As a general rule, the closer an Atlantis-hunter is to the academic mainstream, the fewer details of Plato’s account they seem prepared to accept. At the most hardnosed extreme, they just accept point (1) and ignore the rest. The second point – an island of that size located where Plato said it was – really isn’t credible in light of what is now known about the north Atlantic seabed. Similarly, the idea that such an advanced Bronze Age culture could have existed 12 millennia ago, without leaving the slightest trace in the neighbouring parts of Africa and Europe, just doesn’t fit with academically accepted chronology.

The figure of 9600 BC comes from Plato’s dating of the sinking of Atlantis to 9000 years before the time of Solon — a Greek statesman who lived around 600 BC. But one of the references cited in my eHow article claims that “Studies have shown there would appear to be a ten-fold error in all figures over a hundred in Plato’s work, due probably to an early translation error.” This would give a date of 600 + 900 (not 9000) = 1500 BC, which neatly coincides with the Bronze Age eruption of the small Greek island of Santorini – often cited as the most rationalistic explanation for the origin of Plato’s story.
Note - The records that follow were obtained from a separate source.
## config.mk

```make
export PLATFORM = sky130hd
export DESIGN_NAME = pseudo_rank_midrank_stream_flat
export DESIGN_NICKNAME = d
export VERILOG_FILES = /design/src/prms_pkg.sv /design/src/prms_if.sv /design/src/pseudo_rank_midrank_stream.sv /design/src/flat_wrapper.sv
export SDC_FILE = /design/constraint.sdc
export NUM_CORES = 2
export LEC_CHECK = 0
export ABC_AREA = 0
export BUFFER_PORTS_ARGS = -buffer_cell sky130_fd_sc_hd__buf_2
export CAP_MARGIN = 20
export CORE_ASPECT_RATIO = 0.9
export CORE_UTILIZATION = 60
export CTS_CLUSTER_SIZE = 14
export DETAILED_ROUTE_END_ITERATION = 8
export HOLD_SLACK_MARGIN = 0.06
export PLACE_DENSITY_LB_ADDON = 0.15
export SYNTH_ARGS = -nofsm -noshare
export SYNTH_HDL_FRONTEND = slang
export SYNTH_SLANG_ARGS = --single-unit
```

## constraint.sdc

```tcl
create_clock -name clk_i -period 27.6 [get_ports clk_i]
set_input_delay 2.76 -clock clk_i [delete_from_list [all_inputs] [get_ports clk_i]]
set_output_delay 2.76 -clock clk_i [all_outputs]
set_load 0.05 [all_outputs]
```

## src/prms_pkg.sv

```systemverilog
// ----------------------------------------------------------------------------
// prms_pkg: shared types and constants of the mid pseudo-rank stream
// Field widths of the sample and result channels, the configuration
// register map and the result record.
// ----------------------------------------------------------------------------
package prms_pkg;

  localparam int unsigned VALUE_W  = 32;
  localparam int unsigned LABEL_W  = 3;
  localparam int unsigned RANK_W   = 32;
  localparam int unsigned LENGTH_W = 16;
  localparam int unsigned COUNT_W  = 16;
  localparam int unsigned GCOUNT_W = 3;
  localparam int unsigned CFG_AW   = 3;
  localparam int unsigned CFG_DW   = 16;
  localparam int unsigned NUM_SIZE_REGS = 6;

  // Configuration register indexes
  localparam logic [CFG_AW-1:0] REG_TOTAL_COUNT  = 3'd0;
  localparam logic [CFG_AW-1:0] REG_GROUP_COUNT  = 3'd1;
  localparam logic [CFG_AW-1:0] REG_GROUP_SIZE_0 = 3'd2;
  localparam logic [CFG_AW-1:0] REG_GROUP_SIZE_1 = 3'd3;
  localparam logic [CFG_AW-1:0] REG_GROUP_SIZE_2 = 3'd4;
  localparam logic [CFG_AW-1:0] REG_GROUP_SIZE_3 = 3'd5;
  localparam logic [CFG_AW-1:0] REG_GROUP_SIZE_4 = 3'd6;
  localparam logic [CFG_AW-1:0] REG_GROUP_SIZE_5 = 3'd7;

  localparam logic [RANK_W-1:0] ALL_ONES = '1;

  // One result: the mid pseudo-rank of a closed tie run
  typedef struct packed {
    logic [RANK_W-1:0]   pseudo_rank;
    logic [LENGTH_W-1:0] run_length;
    logic                end_of_stream;
  } result_t;

endpackage

```

## src/prms_if.sv

```systemverilog
// ----------------------------------------------------------------------------
// prms_if: sample and result channels of the mid pseudo-rank stream
// Valid/ready channels; a transfer happens when valid and ready are high.
// ----------------------------------------------------------------------------
interface prms_in_if
  import prms_pkg::*;
();
  logic               valid;
  logic               ready;
  logic [VALUE_W-1:0] sample_value;
  logic [LABEL_W-1:0] group_label;
  logic               last;

  modport source (output valid, sample_value, group_label, last, input ready);
  modport sink   (input valid, sample_value, group_label, last, output ready);
endinterface

interface prms_out_if
  import prms_pkg::*;
();
  logic                valid;
  logic                ready;
  logic [RANK_W-1:0]   pseudo_rank;
  logic [LENGTH_W-1:0] run_length;
  logic                end_of_stream;

  modport source (output valid, pseudo_rank, run_length, end_of_stream, input ready);
  modport sink   (input valid, pseudo_rank, run_length, end_of_stream, output ready);
endinterface

```

## src/pseudo_rank_midrank_stream.sv

```systemverilog
// A result passes the input register and the result queue after the sample that closes its run;
// a sample waits in the input register while the queue lacks room for two results.
// Throughput: one sample per cycle unless stalled; a sample closing two runs pushes two results.
// Group weights come from a bit-serial restoring divider, one quotient bit per cycle.
// After a configuration write the sample input stalls until all group weights are recomputed.
// Reset: registers read 1, weights hold the value for N=G=n=1, no run is open.
// ----------------------------------------------------------------------------
// pseudo_rank_midrank_stream: mid pseudo-ranks of tie runs in a sorted stream
// Accumulates group weights N/(G*n_g) over runs of equal sample values and
// emits prior sum + half run weight + 0.5 for every closed run.
// ----------------------------------------------------------------------------
module pseudo_rank_midrank_stream
  import prms_pkg::*;
#(
  parameter int unsigned MAX_GROUPS    = 6,
  parameter int unsigned MAX_SAMPLES   = 65535,
  parameter int unsigned FRACTION_BITS = 16
) (
  input  logic                 clk_i,
  input  logic                 rst_ni,
  input  logic                 cfg_we_i,
  input  logic [CFG_AW-1:0]    cfg_addr_i,
  input  logic [CFG_DW-1:0]    cfg_wdata_i,
  prms_in_if.sink              in_ch,
  prms_out_if.source           out_ch
);

  localparam int unsigned GIW  = (MAX_GROUPS > 1) ? $clog2(MAX_GROUPS) : 1;
  localparam int unsigned DW   = COUNT_W + FRACTION_BITS;     // dividend width
  localparam int unsigned QW   = (DW > 32) ? DW : 33;         // quotient register width
  localparam int unsigned DVW  = GCOUNT_W + COUNT_W;          // divisor width
  localparam int unsigned RW   = DVW + 1;                     // partial remainder width
  localparam int unsigned CW   = $clog2(DW + 1);
  localparam int unsigned FD   = 4;                           // result queue depth
  localparam int unsigned FPW  = $clog2(FD);
  localparam logic [RANK_W-1:0]   HALF      = RANK_W'(1) << (FRACTION_BITS - 1);
  localparam logic [RANK_W-1:0]   UNIT_W    = RANK_W'(1) << FRACTION_BITS;
  localparam logic [LENGTH_W-1:0] RUN_LIMIT = LENGTH_W'(MAX_SAMPLES);

  typedef enum logic [1:0] {
    W_IDLE,
    W_LOAD,
    W_DIV
  } wstate_e;

  // Saturating 32-bit add
  function automatic logic [RANK_W-1:0] sat_add(input logic [RANK_W-1:0] a,
                                                input logic [RANK_W-1:0] b);
    logic [RANK_W:0] s;
    s = {1'b0, a} + {1'b0, b};
    return s[RANK_W] ? ALL_ONES : s[RANK_W-1:0];
  endfunction

  // Mid pseudo-rank of a run: prior + weight/2 + 0.5, saturated
  function automatic logic [RANK_W-1:0] mid_rank(input logic [RANK_W-1:0] prior,
                                                 input logic [RANK_W-1:0] weight);
    logic [RANK_W+1:0] s;
    s = {2'b00, prior} + {3'b000, weight[RANK_W-1:1]} + {2'b00, HALF};
    return (|s[RANK_W+1:RANK_W]) ? ALL_ONES : s[RANK_W-1:0];
  endfunction

  // --------------------------------------------------------------------------
  // Configuration registers
  // --------------------------------------------------------------------------
  logic [COUNT_W-1:0]  total_count_q;
  logic [GCOUNT_W-1:0] group_count_q;
  logic [COUNT_W-1:0]  group_size_q [NUM_SIZE_REGS];
  logic [CFG_AW-1:0]   size_idx;

  assign size_idx = cfg_addr_i - REG_GROUP_SIZE_0;

  always_ff @(posedge clk_i or negedge rst_ni) begin
    if (!rst_ni) begin
      total_count_q <= COUNT_W'(1);
      group_count_q <= GCOUNT_W'(1);
      for (int i = 0; i < NUM_SIZE_REGS; i++) begin
        group_size_q[i] <= COUNT_W'(1);
      end
    end else if (cfg_we_i) begin
      unique case (cfg_addr_i) inside
        REG_TOTAL_COUNT: total_count_q <= cfg_wdata_i;
        REG_GROUP_COUNT: group_count_q <= cfg_wdata_i[GCOUNT_W-1:0];
        REG_GROUP_SIZE_0, REG_GROUP_SIZE_1, REG_GROUP_SIZE_2,
        REG_GROUP_SIZE_3, REG_GROUP_SIZE_4, REG_GROUP_SIZE_5: begin
          group_size_q[size_idx] <= cfg_wdata_i;
        end
        default: ;
      endcase
    end
  end

  // --------------------------------------------------------------------------
  // Group weight recompute: one group at a time, one quotient bit per cycle
  // --------------------------------------------------------------------------
  wstate_e          wst_q;
  logic [GIW-1:0]   grp_q;
  logic [DVW-1:0]   divisor_q;
  logic [DW-1:0]    dividend_q;
  logic [RW-1:0]    rem_q;
  logic [QW-1:0]    quot_q;
  logic [CW-1:0]    bit_cnt_q;
  logic [RANK_W-1:0] weight_q [MAX_GROUPS];

  logic [RW-1:0]     rem_sh;
  logic              rem_ge;
  logic [RW-1:0]     rem_d;
  logic [QW-1:0]     quot_d;
  logic [RANK_W-1:0] quot_sat;
  logic [RANK_W-1:0] weight_new;

  assign rem_sh     = {rem_q[RW-2:0], dividend_q[DW-1]};
  assign rem_ge     = rem_sh >= {1'b0, divisor_q};
  assign rem_d      = rem_ge ? (rem_sh - {1'b0, divisor_q}) : rem_sh;
  assign quot_d     = {quot_q[QW-2:0], rem_ge};
  assign quot_sat   = (|quot_d[QW-1:RANK_W]) ? ALL_ONES : quot_d[RANK_W-1:0];
  assign weight_new = (divisor_q == '0) ? ALL_ONES : quot_sat;

  always_ff @(posedge clk_i or negedge rst_ni) begin
    if (!rst_ni) begin
      wst_q <= W_IDLE;
      grp_q <= '0;
      for (int i = 0; i < MAX_GROUPS; i++) begin
        weight_q[i] <= UNIT_W;
      end
    end else if (cfg_we_i) begin
      // restart the whole table on any register write
      wst_q <= W_LOAD;
      grp_q <= '0;
    end else begin
      unique case (wst_q)
        W_IDLE: ;
        W_LOAD: begin
          divisor_q  <= DVW'(group_count_q) * DVW'(group_size_q[3'(grp_q)]);
          dividend_q <= {total_count_q, {FRACTION_BITS{1'b0}}};
          rem_q      <= '0;
          quot_q     <= '0;
          bit_cnt_q  <= '0;
          wst_q      <= W_DIV;
        end
        W_DIV: begin
          rem_q      <= rem_d;
          quot_q     <= quot_d;
          dividend_q <= {dividend_q[DW-2:0], 1'b0};
          bit_cnt_q  <= bit_cnt_q + CW'(1);
          if (bit_cnt_q == CW'(DW - 1)) begin
            weight_q[grp_q] <= weight_new;
            if (grp_q == GIW'(MAX_GROUPS - 1)) begin
              wst_q <= W_IDLE;
            end else begin
              grp_q <= grp_q + GIW'(1);
              wst_q <= W_LOAD;
            end
          end
        end
        default: wst_q <= W_IDLE;
      endcase
    end
  end

  // --------------------------------------------------------------------------
  // Input register
  // --------------------------------------------------------------------------
  logic               in_vld_q;
  logic [VALUE_W-1:0] in_val_q;
  logic [LABEL_W-1:0] in_lab_q;
  logic               in_last_q;
  logic               proc_fire;
  logic [FPW:0]       cnt_q;

  assign proc_fire   = in_vld_q && (cnt_q <= (FPW+1)'(FD - 2));
  assign in_ch.ready = (wst_q == W_IDLE) && (!in_vld_q || proc_fire);

  always_ff @(posedge clk_i or negedge rst_ni) begin
    if (!rst_ni) begin
      in_vld_q <= 1'b0;
    end else if (in_ch.ready) begin
      in_vld_q <= in_ch.valid;
    end
  end

  always_ff @(posedge clk_i) begin
    if (in_ch.valid && in_ch.ready) begin
      in_val_q  <= in_ch.sample_value;
      in_lab_q  <= in_ch.group_label;
      in_last_q <= in_ch.last;
    end
  end

  // --------------------------------------------------------------------------
  // Run tracking: close the open run on a new value, add this sample's weight
  // --------------------------------------------------------------------------
  logic [RANK_W-1:0]   prior_sum_q;
  logic [RANK_W-1:0]   run_weight_q;
  logic [LENGTH_W-1:0] run_count_q;
  logic [VALUE_W-1:0]  run_value_q;
  logic                run_open_q;

  logic                run_close;
  logic                label_ok;
  logic [RANK_W-1:0]   sample_w;
  logic [RANK_W-1:0]   prior_next;
  logic [RANK_W-1:0]   rw_base;
  logic [LENGTH_W-1:0] rc_base;
  logic [RANK_W-1:0]   rw_next;
  logic [LENGTH_W-1:0] rc_next;
  result_t             res_closed;
  result_t             res_final;
  result_t             res_a;

  assign run_close = run_open_q && (in_val_q != run_value_q);
  assign label_ok  = (in_lab_q < group_count_q) && (32'(in_lab_q) < MAX_GROUPS);
  assign sample_w  = label_ok ? weight_q[in_lab_q[GIW-1:0]] : '0;

  assign prior_next = run_close ? sat_add(prior_sum_q, run_weight_q) : prior_sum_q;
  assign rw_base    = run_close ? '0 : run_weight_q;
  assign rc_base    = run_close ? '0 : run_count_q;
  assign rw_next    = sat_add(rw_base, sample_w);
  assign rc_next    = (rc_base < RUN_LIMIT) ? (rc_base + LENGTH_W'(1)) : rc_base;

  assign res_closed = '{pseudo_rank:   mid_rank(prior_sum_q, run_weight_q),
                        run_length:    run_count_q,
                        end_of_stream: 1'b0};
  assign res_final  = '{pseudo_rank:   mid_rank(prior_next, rw_next),
                        run_length:    rc_next,
                        end_of_stream: 1'b1};
  assign res_a      = run_close ? res_closed : res_final;

  always_ff @(posedge clk_i or negedge rst_ni) begin
    if (!rst_ni) begin
      prior_sum_q  <= '0;
      run_weight_q <= '0;
      run_count_q  <= '0;
      run_value_q  <= '0;
      run_open_q   <= 1'b0;
    end else if (proc_fire) begin
      if (in_last_q) begin
        // stream ends: drop all run state
        prior_sum_q  <= '0;
        run_weight_q <= '0;
        run_count_q  <= '0;
        run_value_q  <= '0;
        run_open_q   <= 1'b0;
      end else begin
        prior_sum_q  <= prior_next;
        run_weight_q <= rw_next;
        run_count_q  <= rc_next;
        run_value_q  <= in_val_q;
        run_open_q   <= 1'b1;
      end
    end
  end

  // --------------------------------------------------------------------------
  // Result queue: up to two pushes, one pop per cycle
  // --------------------------------------------------------------------------
  result_t        fifo_q [FD];
  logic [FPW-1:0] wptr_q;
  logic [FPW-1:0] rptr_q;
  logic [1:0]     push_n;
  logic           pop;

  assign push_n = proc_fire ? ({1'b0, run_close} + {1'b0, in_last_q}) : 2'd0;
  assign pop    = out_ch.valid && out_ch.ready;

  always_ff @(posedge clk_i or negedge rst_ni) begin
    if (!rst_ni) begin
      wptr_q <= '0;
      rptr_q <= '0;
      cnt_q  <= '0;
    end else begin
      wptr_q <= wptr_q + FPW'(push_n);
      rptr_q <= rptr_q + FPW'(pop);
      cnt_q  <= cnt_q + (FPW+1)'(push_n) - (FPW+1)'(pop);
    end
  end

  always_ff @(posedge clk_i) begin
    if (push_n != 2'd0) begin
      fifo_q[wptr_q] <= res_a;
    end
    if (push_n == 2'd2) begin
      fifo_q[wptr_q + FPW'(1)] <= res_final;
    end
  end

  assign out_ch.valid         = (cnt_q != '0);
  assign out_ch.pseudo_rank   = fifo_q[rptr_q].pseudo_rank;
  assign out_ch.run_length    = fifo_q[rptr_q].run_length;
  assign out_ch.end_of_stream = fifo_q[rptr_q].end_of_stream;

endmodule

```

## src/flat_wrapper.sv

```systemverilog
// flat-port wrapper written by rule: the top's interface ports become plain ports
module pseudo_rank_midrank_stream_flat import prms_pkg::*;
#(
  parameter int unsigned MAX_GROUPS    = 6,
  parameter int unsigned MAX_SAMPLES   = 65535,
  parameter int unsigned FRACTION_BITS = 16
)
  (clk_i, rst_ni, cfg_we_i, cfg_addr_i, cfg_wdata_i, in_ch_valid, in_ch_sample_value, in_ch_group_label, in_ch_last, in_ch_ready, out_ch_valid, out_ch_pseudo_rank, out_ch_run_length, out_ch_end_of_stream, out_ch_ready);
  prms_in_if in_ch_i ();
  prms_out_if out_ch_i ();
  input  logic clk_i;
  input  logic rst_ni;
  input  logic cfg_we_i;
  input  logic [CFG_AW-1:0] cfg_addr_i;
  input  logic [CFG_DW-1:0] cfg_wdata_i;
  input wire logic [$bits(in_ch_i.valid)-1:0] in_ch_valid;
  input wire logic [$bits(in_ch_i.sample_value)-1:0] in_ch_sample_value;
  input wire logic [$bits(in_ch_i.group_label)-1:0] in_ch_group_label;
  input wire logic [$bits(in_ch_i.last)-1:0] in_ch_last;
  output wire logic [$bits(in_ch_i.ready)-1:0] in_ch_ready;
  output wire logic [$bits(out_ch_i.valid)-1:0] out_ch_valid;
  output wire logic [$bits(out_ch_i.pseudo_rank)-1:0] out_ch_pseudo_rank;
  output wire logic [$bits(out_ch_i.run_length)-1:0] out_ch_run_length;
  output wire logic [$bits(out_ch_i.end_of_stream)-1:0] out_ch_end_of_stream;
  input wire logic [$bits(out_ch_i.ready)-1:0] out_ch_ready;
  assign in_ch_i.valid = in_ch_valid;
  assign in_ch_i.sample_value = in_ch_sample_value;
  assign in_ch_i.group_label = in_ch_group_label;
  assign in_ch_i.last = in_ch_last;
  assign in_ch_ready = in_ch_i.ready;
  assign out_ch_valid = out_ch_i.valid;
  assign out_ch_pseudo_rank = out_ch_i.pseudo_rank;
  assign out_ch_run_length = out_ch_i.run_length;
  assign out_ch_end_of_stream = out_ch_i.end_of_stream;
  assign out_ch_i.ready = out_ch_ready;
  pseudo_rank_midrank_stream #(.MAX_GROUPS(MAX_GROUPS), .MAX_SAMPLES(MAX_SAMPLES), .FRACTION_BITS(FRACTION_BITS)) u_core (.clk_i(clk_i), .rst_ni(rst_ni), .cfg_we_i(cfg_we_i), .cfg_addr_i(cfg_addr_i), .cfg_wdata_i(cfg_wdata_i), .in_ch(in_ch_i), .out_ch(out_ch_i));
endmodule
```

== After elaboration in Yosys (flattened, before gate mapping) ==
Memory sizes are Yosys's and may differ from the RTL's.
Index checks and enable logic that the tools add are counted.
Word-level totals
  register bits: 577
  memory bits (writable): 196
  output and inout port bits: 51
  memories kept: 1
Operators by class
  add/subtract/negate cells: 17
  $mul: 1
  magnitude comparators: 10
  eq/ne operators: 16
  mux-type cells: 47
  bitwise logic cells: 4
  reductions and logical operators: 29
Memories
  u_core.fifo_q: depth 4, width 49, rd ports 1, clocked after Yosys merged registers in 0, write ports 2, line pseudo_rank_midrank_stream.sv:256  | result_t fifo_q [FD];
Operators by type and width (count)
  $mux W32: 15
  $bwmux W192: 1
  $pmux W32 S2: 2
  $bmux W32 S3: 1
  $bwmux W96: 1
  $demux W32 S3: 1
  $mux W16: 6
  $add A34 B16 Y34 const B: 2
  $add A32 B31 Y33: 2
  $add A32 B32 Y33: 2
  $mux W49: 1
  $bmux W16 S3: 1
  $demux W16 S3: 1
  $pmux W19 S2: 1
  $ne A32 B32 Y1: 1
  $ge A20 B19 Y1: 1
  $logic_not A19 Y1: 1
  $mul A3 B16 Y19: 1
  $mux W19: 1
  $sub A19 B19 Y19: 1
  $add A16 B1 Y16 const B: 1
  $lt A16 B16 Y1 const B: 1
  $eq A3 B3 Y1 const B: 5
  $ge A4 B4 Y1 const B: 3
  other kinds (38): 71

== Logic depth before layout (Yosys ltp) ==
  word-level depth: 12
  depth in mapped cells: 36
  mapped depth without buffers: 32

== Least setup slack after synthesis ==
No wires, ideal clock.
  path kind: reg2reg
  start point: register u_core.in_lab_q[0]
  end point: memory u_core.fifo_q[0][43] in the netlist's numbering, data pin
  setup time: 176 ps
  arrival time: 9147 ps
  data required time: 27424 ps
  setup slack: 18277 ps
  cell stages (with the launch flop): 33
  path buffers: 5
  period minus slack after synthesis: 9323 ps
  cells stage by stage: edfxtp_1 clkbuf_1 clkbuf_1 mux4_2 mux2i_1 nor2_1 ha_1 fa_1 a21o_1 a21oi_1 nor3_1 or4_1 a31oi_1 o31ai_1 a31o_2 a31o_2 a221oi_1 clkbuf_1 nand2_1 fa_1 a211oi_1 o211ai_1 a211oi_2 or3_1 o31ai_1 a2111o_1 or4b_1 clkbuf_1 or4_4 o21ai_4 buf_4 nor2_1 o32ai_1
RTL lines
  start, declared: line pseudo_rank_midrank_stream.sv:165  | logic [LABEL_W-1:0] in_lab_q;
  start signal, assigned: line pseudo_rank_midrank_stream.sv:184  | in_lab_q <= in_ch.group_label;
  end, declared: line pseudo_rank_midrank_stream.sv:256

==> impl_metrics.ini <==
[global_route]
grt_overflow_total = 0
grt_first_pass_wirelength_mm = 177.6
grt_use_total = 0.3062
grt_pass1_vias = 32070
antenna_found_initial = 4
grt_max_degree = 76

[timing]
rsz0062_at_grt = no
worst_slew_pin_slew_ps = 1076
fin_skew_ps = 28.34
setup_slack_ps = 16210
min_period_ps = 11390
slew_headroom = 0.2829
fin_hold_ws_ps = 473.6
finalCritPeriodShare = 0.4127
tns_ps = 0
final_hold_viol_count = 0
clock.fmax_mhz = 87.80
slew_violations = 0
setup_viol = 0

[setup_path]
critPathArrivalTime_ps = 11820
cp-start-kind = flop
cp_max_fo = 51
cpMaxStageDelayCell = o21ai_4
required_ps = 28030
criticalPathCategory = flop to flop
slowest_delay_ps = 780
crit_path_end_kind = flop

[pwr]
fin_total_pwr_mw = 4.614
combPwrFrac = 0.445
switching_share = 0.4229
ir_drop_mv = 0.05676
seqPwrFrac = 0.322
p_leak_nw = 19.85
powerDensity_nw_per_um2 = 97.99
clockPowerShare = 0.233
p_int_mw = 2.663
p_switching_mw = 1.951

[synthesis]
synth_edf_count = 320
async_flop_share = 0.5720
synth_warnings = 0
ys_seq_area_frac = 0.4776
netlist_area_um2 = 43010
synth_seq_cells = 757
avgSynthCellArea_um2 = 10.38
synth_ff_type = dfrtp_1
synth.distinct_cells = 83
syn_nets = 4406
syn-instance-count = 4144

[die]
rows = 92
die_y_um = 256.0
core_um2 = 70450
die_x_um = 284.2
start_util = 0.6105
num_io_pins = 111
die_area_um2 = 72750

[layout]
drive_above_1_share = 0.1351
final_common_cell = nand2_1
syn_to_final_growth_pct = 9.487
fin_util = 0.6684
layout.nets = 4430
final_cell_mix = nand2_1 (495), dfrtp_1 (417), nor2_1 (331)

[placed_design]
dp_hpwl_mm = 73.51
port_buffers = 110
gp_congestion = 0.9482
place_ws_ps = 16450

[routing]
post_drt_wl_per_cell_um = 21.56
vias = 32940
first_pass_iters = 6
wl_mm = 111.6
viasPerCell = 6.365
detail-route-antenna-nets = 0
drt_iter0_markers = 3198
drc = 0

[clock_network]
post_cts_resized = 0
ctsHoldBuffers = 0
cts_root_buffer = clkbuf_16
cts_tree = yes
h-tree-depth = 3
path_clk_slew_ps = 60
clock_latency_ps = 640
cts_setup_buffers = 0
clkSinkCount = 757
clockBufferDepth = 3
cts_buffers = 80

[outcome]
status = completed

[hold_path]
hold_path.class = flop to flop

[flow_run]
maxCapViolations = 0
cell families after synthesis:
logic type | Yosys count | synth area share
and+or+nand+nor | 1247 | 0.1317
DFF | 757 | 0.4776
buffers and inverters | 352 | 0.03110
adders and majority gates | 202 | 0.06243
AOI/OAI and AO/OA | 1126 | 0.1684
xor gates and xnor gates | 196 | 0.03992
muxes | 264 | 0.08879
stage by stage:
step           std cells  instance area [um2]
5_1_grt             5175                47090
6_report            5175                47090
3_3_place_gp        5023                44420
4_1_cts             5170                47030
2_1_floorplan       4144                43010
3_5_place_dp        5023                44420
But rationality is for the academics. At the other extreme, the mystics and New Agers are perfectly happy to accept Plato’s date of approximately 10,000 BC. They’re generally less interested in the location of Atlantis than in its level of technical and spiritual advancement – so they tend to focus on point (3) above rather than the first two. From their point of view, the idea of Bronze Age technology presents no problem at all, even when the rest of the world was back in the Stone Age. In fact they’re likely to advocate an even higher level of ancient Atlantean culture, complete with such things as flying vehicles, ESP, teleportation and maybe even space travel!

4 comments:

Kid said...

Atlantis? Kala, Queen of the Netherworld, and her people, were descendants of Atlantis. (See Tales of Suspense #43.) Perhaps Tony Stark could put you in touch with her? I'm sure she could tell you an interesting tale or two.

(What can I say? I just didn't want to drop in and not leave a comment.)

Anonymous said...

I've read that legends like Atlantis and Gilgamesh/Noah's Ark are ingrained in human culture due to the massive floods that took place when the glaciers melted at the end of the last ice age. I remember reading an explanation for the Bermuda Triangle that claimed it was due to a huge machine in Atlantis that was still working and somehow dragging down ships and planes to the sea floor (!!) And apparently when Europeans first saw the magnificent bronze sculptures made by people in Nigeria they refused to believe that such things could have been made by Africans and thought they had actually been made by refugees from Atlantis who came ashore in Nigeria !

Andrew May said...

Gosh, thanks Colin - three really interesting facts I'd never come across before! The first one actually sounds borderline credible (for Flood legends if not Atlantis) - you can imagine that in the days before written records, "important" history would have been passed down by word of mouth over dozens or even hundreds of generations.

Thanks for reminding me of the Kala-Atlantis connection, Kid. I always liked the cover of Suspense #43 - aka the cover of Fantastic #7, which was one of the first comics I acquired as a back issue (by sending off a postal order)!

Kid said...

Fantastic #7 was the very first issue of the comic I ever bought, Andrew, back in 1967. How's that for a coincidence.